A Ação que Levou ao Pedido de Suspeição
A ADPF 209, proposta em 2010 e concluída em 2023, questionava normas estaduais para a carreira em cartórios. A Anoreg buscava a validação de uma lei paulista que regulamentava o ingresso e a remoção de tabeliães. No entanto, o plenário do STF, sob relatoria do ministro Gilmar Mendes, decidiu que os estados não têm competência para legislar sobre concursos públicos para a área notarial.
Alexandre de Moraes, durante o julgamento, pediu vista dos autos e se tornou o único ministro a divergir parcialmente do relator. Ele apresentou uma informação do Tribunal de Justiça de São Paulo (TJSP) indicando que as normas do Conselho Nacional de Justiça (CNJ) eram sempre observadas nos concursos. Com base nisso, votou pela perda de objeto, um termo jurídico que indica que a ação perdeu o sentido de ser julgada.
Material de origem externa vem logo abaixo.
This design comes from an exercise in tuning for small area on the open sky130 flow, not from production work. No functional check of the RTL was part of any run shown here. Power and IR drop assume default switching activity.

[flow/config.mk]
export PLATFORM = sky130hd
export DESIGN_NAME = cam_core
export DESIGN_NICKNAME = cam_core
export VERILOG_FILES = /design/flow/design.v
export SDC_FILE = /design/flow/constraint.sdc
export NUM_CORES = 4
export LEC_CHECK = 0
export CAP_MARGIN = 20
export CORE_MARGIN = 2
export CORE_UTILIZATION = 65
export SLEW_MARGIN = 20
export SYNTH_HIERARCHICAL = 1
[flow/constraint.sdc]
create_clock -name core_clock -period 5.0 [get_ports {clk}]
set_input_delay 1.0000 -clock core_clock [delete_from_list [all_inputs] [get_ports {clk}]]
set_output_delay 1.0000 -clock core_clock [all_outputs]
set_load 0.01 [all_outputs]
Context: an optimization exercise on an open-source flow, tuned for small area. The choices shown serve that exercise and are no tape-out recipe.
At most, simulation tests tie the RTL to the original design; equivalence was not proved.
Function not checked in runs 5 to 7: the RTL went through the layout flow alone.

### design/flow/config.mk
export PLATFORM = sky130hd
export DESIGN_NAME = aes_key_sched_ctrl
export DESIGN_NICKNAME = aes_key_sched_ctrl
export VERILOG_FILES = /design/flow/design.v
export SDC_FILE = /design/flow/constraint.sdc
export NUM_CORES = 4
export LEC_CHECK = 0
export CAP_MARGIN = 20
export CORE_MARGIN = 2
export CORE_UTILIZATION = 40
export SLEW_MARGIN = 20
### design/flow/constraint.sdc
create_clock -name core_clock -period 7.5 [get_ports {clk}]
set_input_delay 1.5000 -clock core_clock [delete_from_list [all_inputs] [get_ports {clk}]]
set_output_delay 1.5000 -clock core_clock [all_outputs]
set_load 0.01 [all_outputs]
### design/flow/design.v
module aes_key_sched_ctrl #(
  parameter int NR = 10
) (
  input  logic         clk,
  input  logic         rst_n,
  input  logic         key_valid,
  output logic         key_ready,
  input  logic [127:0] key_in,
  output logic [31:0]  sw_out,
  input  logic [31:0]  sw_in,
  input  logic         rk_req,
  input  logic [3:0]   rk_idx,
  output logic         rk_valid,
  output logic [127:0] rk_data,
  output logic         rk_err,
  output logic         busy,
  output logic         keys_ready
);
  localparam logic [1:0] IDLE   = 2'd0;
  localparam logic [1:0] EXPAND = 2'd1;
  localparam logic [1:0] READY  = 2'd2;
  localparam logic [3:0] LAST = 4'(NR);
  logic [1:0]   state;
  logic [3:0]   r;
  logic [7:0]   rcon;
  logic [127:0] rk [0:NR];
  logic [127:0] prev_key;
  logic [127:0] next_key;
  logic [127:0] read_word;
  logic [31:0]  t, w4, w5, w6, w7;
  logic [7:0]   rcon_next;
  logic         accept;
  assign key_ready  = (state != EXPAND);
  assign busy       = (state == EXPAND);
  assign keys_ready = (state == READY);
  assign accept     = key_valid && key_ready;
  always_comb begin
    prev_key  = '0;
    read_word = '0;
    for (int i = 0; i < NR; i++) begin
      if (r == 4'(i + 1)) prev_key = rk[i];
    end
    for (int i = 0; i <= NR; i++) begin
      if (rk_idx == 4'(i)) read_word = rk[i];
    end
  end
  always_comb begin
    sw_out    = (state == EXPAND) ? {prev_key[23:0], prev_key[31:24]} : 32'h0;
    t         = sw_in ^ {rcon, 24'h0};
    w4        = prev_key[127:96] ^ t;
    w5        = prev_key[95:64]  ^ w4;
    w6        = prev_key[63:32]  ^ w5;
    w7        = prev_key[31:0]   ^ w6;
    next_key  = {w4, w5, w6, w7};
    rcon_next = {rcon[6:0], 1'b0} ^ (rcon[7] ? 8'h1b : 8'h00);
  end
  always_ff @(posedge clk or negedge rst_n) begin
    if (!rst_n) begin
      state    <= IDLE;
      r        <= 4'd0;
      rcon     <= 8'h01;
      rk_valid <= 1'b0;
      rk_err   <= 1'b0;
      rk_data  <= '0;
      for (int i = 0; i <= NR; i++) rk[i] <= '0;
    end else begin
      rk_valid <= 1'b0;
      rk_err   <= 1'b0;
      if (state == READY && rk_req) begin
        rk_valid <= 1'b1;
        if (rk_idx > LAST) begin
          rk_err  <= 1'b1;
          rk_data <= '0;
        end else begin
          rk_data <= read_word;
        end
      end
      case (state)
        IDLE, READY: begin
          if (accept) begin
            rk[0] <= key_in;
            r     <= 4'd1;
            rcon  <= 8'h01;
            state <= EXPAND;
          end
        end
        EXPAND: begin
          for (int i = 1; i <= NR; i++) begin
            if (r == 4'(i)) rk[i] <= next_key;
          end
          rcon <= rcon_next;
          r    <= r + 4'd1;
          if (r == LAST) state <= READY;
        end
        default: state <= IDLE;
      endcase
    end
  end
endmodule
### design/flow/run.sh
#!/bin/bash
# synth_recipe.tcl (not shown) runs the flow's synth.tcl, then flattens the netlist and writes it again
# the make line also repeats each setting of config.mk as NAME=value (left out here)
make -C /OpenROAD-flow-scripts/flow DESIGN_CONFIG=/design/flow/config.mk WORK_HOME=/design/flow/orfs CLKGATE_MAP_FILE= SYNTH_SCRIPT=/design/flow/synth_recipe.tcl finish
==> results by group, run 1 <==
Run status
  – Status: finished clean

Route
  – Final routed DRC violation total: 0
  – Antenna viol nets, final: 0
  – Via/cell ratio: 6.525
  – Number of detailed-route iterations in the first pass: 7
  – Iter 0 DRT Violations: 12276
  – Routed len/inst: 32.15 µm
  – Vias post-DR: 76501
  – Final wirelength: 376900 µm

Setup path
  – CP endpoint kind: output pin
  – Crit path max fanout: 52
  – CP bufs+invs: 3
  – Worst r2r src: r[0]$_DFFE_PN0P_
  – Crit. Startpoint: r[0]$_DFFE_PN0P_
  – Top Family by Delay on Critical Path: buffers and inverters
  – Required time worst endpoint: 6.00 ns
  – RR Endpoint: rk[8][1]$_DFFE_PN0P_
  – Worst Setup EP: sw_out[8]
  – Reg-to-reg setup timing slack: 1.11 ns
  – CP max stage cell: a211oi_1
  – Largest stage delay, worst path: 0.96 ns
  – Levels on crit path: 11
  – Critical path arrival: 5.50 ns
  – Setup crit start kind: flip-flop
  – FF-to-FF path depth: 12
  – Worst-path cell chain: inv_1, ha_4, clkinv_2, and3_1, a21oi_1, nor2_1, a211oi_1, nor4_1, a211oi_1, nor2_1, clkdlybuf4s50_1
  – Crit Path Class: reg2out

Synth
  – Post-synth top area share: 0.4896
  – Sequential share of the synthesized area: 0.4899
  – Compound-Gate Fraction of Synth Area: 0.2521
  – Leading area contributor after synthesis: dfrtp_1
  – Yosys warns: 2
  – Main flop type after synthesis: dfrtp_1
  – Synthesized net count: 9204
  – Cell Area, Synth: 79280 µm²
  – Combinational family with the most area after synthesis: compound AO/OA/AOI/OAI gates
  – Synth Instances: 9032
  – Post-Synth XOR/XNOR Area: 0.01960
  – Synth Area in Adders: 0.0006313
  – Ranking of synthesized cells by area: dfrtp_1 (49%), o21ai_0 (11%), nand2_1 (10%)
  – Synth cell types: 87
  – FF+latch count, synth: 1552
  – Number of flops mapped to enable cells by yosys: 0
  – Syn Area/Cell: 8.778 µm²
  – Simple-gate share of the synthesized area: 0.1407
  – Mux cell area share after synthesis: 0.04810
  – Async SR Flop Fraction: 1.000

Clock network
  – Worst-Skew Late Latency: 0.88 ns
  – CTS tree: yes
  – Clock buffer count from CTS: 174
  – Sink Count: 1552
  – Post-CTS Setup Inserts: 0
  – Hold Buf Count CTS: 0
  – Cts repair resizes: 0
  – Worst-path clk slew: 0.06 ns
  – Maximum clock path buffer count: 3
  – CTS Root Cell: clkbuf_16
  – CTS H-tree depth: 4

Global route
  – Global route hottest layer: met2
  – Met3 usage: 0.1270
  – First-pass GRT wire length: 536800 µm
  – GRT Util Overall: 0.3640
  – Gr ovfl total: 0
  – Met1 GRT Util: 0.4658
  – Antenna violations before repair: 19
  – Vias in the first global route: 72169
  – M2 GR Usage: 0.5079
  – Largest net degree at the start of global routing: 177

Placed design
  – HPWL after DPL: 231100 µm
  – Number of buffers added on ports: 332
  – Final Wtd Congestion: 0.9783

Min path
  – Type of the most critical hold path: reg2reg
  – Min-delay src: rk[10][8]$_DFFE_PN0P_

STA
  – Clock Skew: 0.03156 ns
  – Final setup fails: 0
  – Final hold viol count: 0
  – Max-slew violations: 0
  – Setup Total Neg Slack: 0 ns
  – Slew @ Worst Pin: 1.285 ns
  – Period minus WS final: 7.004 ns
  – Fmax: 0.1428 GHz
  – Rel. slew slack: 0.1384
  – RSZ-0062 raised after global routing: false
  – Period utilization: 0.9338

Floorplan
  – Initial core utilization: 0.4020
  – Die Ht: 449.2 µm
  – Area of the die: 201800 µm²
  – CORE AREA: 197200 µm²
  – Num rows: 163
  – Die Width: 449.2 µm
  – # IOs: 333

Finish
  – Nets: 9115
  – Most frequent cells in the layout: nand2_1 (2158), o21ai_0 (1785), dfrtp_1 (1549), a21oi_1 (450), nor2_1 (341)
  – Leading cell type in the layout, fill and taps excluded: nand2_1
  – Area grow syn2layout: 15.03%
  – Filler cells: 18960
  – Share of layout cells above drive strength 1: 0.09145

Run
  – Max_cap viols: 0
## worst register-to-register path: stages (launching register included)
cell and delay [ns]:
dfrtp_1 0.48, inv_1 0.21, ha_4 0.76, clkinv_2 0.72
buf_12 0.42, nor2_1 0.71, a221oi_1 0.20, nor2_1 0.14
o221ai_1 0.23, xnor3_1 0.77, xor2_1 0.90, xnor2_1 0.46
o21ai_0 0.29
Alegações de “Manobra Processual” e “Interesse Pessoal”
O documento apresentado por Edmundo Bercot Júnior argumenta que o julgamento da ADPF 209-SP teria sido alvo de uma “manobra processual” com o objetivo de beneficiar delegatários “irregulares” de cartórios paulistas. Destaca-se, na alegação, o nome de Leonardo de Moraes, irmão do ministro, como um dos beneficiados.
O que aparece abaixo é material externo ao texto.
This design comes from an exercise in tuning for small area on the open sky130 flow, not from production work.
Power figures rest on the tool's default switching activity, not on a simulated workload.

==> flow/design.v <==
package froggerPkg;
	typedef logic [10-1:0] coord_t;
	typedef enum logic [5:0]
	{
		colWhite      = 6'd0,
		colGreen      = 6'd2,
		colRed        = 6'd3,
		colLightBlue  = 6'd4,
		colYellow     = 6'd5,
		colOrange     = 6'd7,
		colBrown      = 6'd8,
		colPurple     = 6'd9,
		colDarkBlue   = 6'd10,
		colLightGreen = 6'd12,
		colDarkGrey   = 6'd13
	} colorCode_t;
endpackage
Context: an optimization exercise on an open-source flow, tuned for small area and few clock cycles per item. The choices shown serve that exercise and are no tape-out recipe. In this exercise RTL edits were held to simulation tests only and were not proved equivalent to the original.

==> module mant_mult_foil_pipe, before the edit <==
module mant_mult_foil_pipe
#(
  parameter int EW = 8,
  parameter int MW = 23,
  parameter int K  = 9
) (
  input  logic               clk,
  input  logic               rst,
  input  logic               in_valid,
  output logic               in_ready,
  input  logic [EW+MW-1:0]   a_operand,
  input  logic [EW+MW-1:0]   b_operand,
  input  logic               approx_en,
  output logic               out_valid,
  input  logic               out_ready,
  output logic               normalised,
  output logic [MW-1:0]      product_mantissa,
  output logic               round_carry
);
  localparam int PW = 2 * MW + 2;
  logic [MW-1:0] ma, mb;
  logic          ha, hb;
  assign ma = a_operand[MW-1:0];
  assign mb = b_operand[MW-1:0];
  assign ha = |a_operand[EW+MW-1:MW];
  assign hb = |b_operand[EW+MW-1:MW];
  logic [PW-1:0] p, p_n, sum_n, car_n;
  logic          norm, lsb, guard, sticky;
  mm_prod u_prod (.approx(approx_en), .ma(ma), .mb(mb), .ha(ha), .hb(hb), .sum_n(sum_n), .car_n(car_n));
  mm_add #(.W(PW)) u_add (.a(sum_n), .b(car_n), .cin(1'b1), .s(p_n));
  always_comb begin
    p      = ~p_n;
    norm   = p[PW-1];
    lsb    = norm ? p[MW+1] : p[MW];
    guard  = norm ? p[MW]   : p[MW-1];
    sticky = norm ? |p[MW-1:0] : |p[MW-2:0];
  end
  logic          r_norm, r_up;
  logic [MW-1:0] r_mant;
  logic advance;
  assign advance  = !out_valid | out_ready;
  assign in_ready = advance;
  always_ff @(posedge clk or posedge rst) begin
    if (rst) out_valid <= 1'b0;
    else if (advance) out_valid <= in_valid;
  end
  always_ff @(posedge clk) begin
    if (advance) begin
      r_norm <= norm;
      r_mant <= norm ? p[PW-2:MW+1] : p[PW-3:MW];
      r_up   <= mant_mult_pkg::rne_up(lsb, guard, sticky);
    end
  end
  assign normalised = r_norm;
  logic [MW:0] inc_c;
  assign inc_c[0] = r_up;
  for (genvar i = 0; i < MW; i++) begin : g_inc
    mm_ha u_inc (.a(r_mant[i]), .b(inc_c[i]), .s(product_mantissa[i]), .co(inc_c[i+1]));
  end
  assign round_carry = inc_c[MW];
endmodule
A peça descreve Leonardo de Moraes como delegatário do 1º Cartório de Notas de Santos, conhecido como “Cartório Moraes”, e irmão consanguíneo de Alexandre de Moraes. A alegação é que o ministro teria participado ativamente da decisão, inclusive solicitando vistas e votando com o intuito de obter uma modulação que beneficiasse seu próprio irmão, sendo este o único voto divergente.
Visão Crítica sobre a Corte e seus Ministros
O documento que fundamenta o pedido de suspeição também tece críticas à atuação do STF como um todo. Afirma que os ministros, em suas manifestações e votos, estariam agindo “além de suas funções constitucionais”, utilizando seus cargos para “interferir ativamente na política e na vida pública do país”.
Segundo a alegação, os magistrados defenderiam leis e atos inconstitucionais que visam proteger “interesses pessoais ou de terceiros”, com os quais teriam “notória proximidade ou alinhamento ideológico/corporativo”. A Gazeta do Povo informou que entrou em contato com as partes envolvidas e que o espaço para manifestação permanece aberto.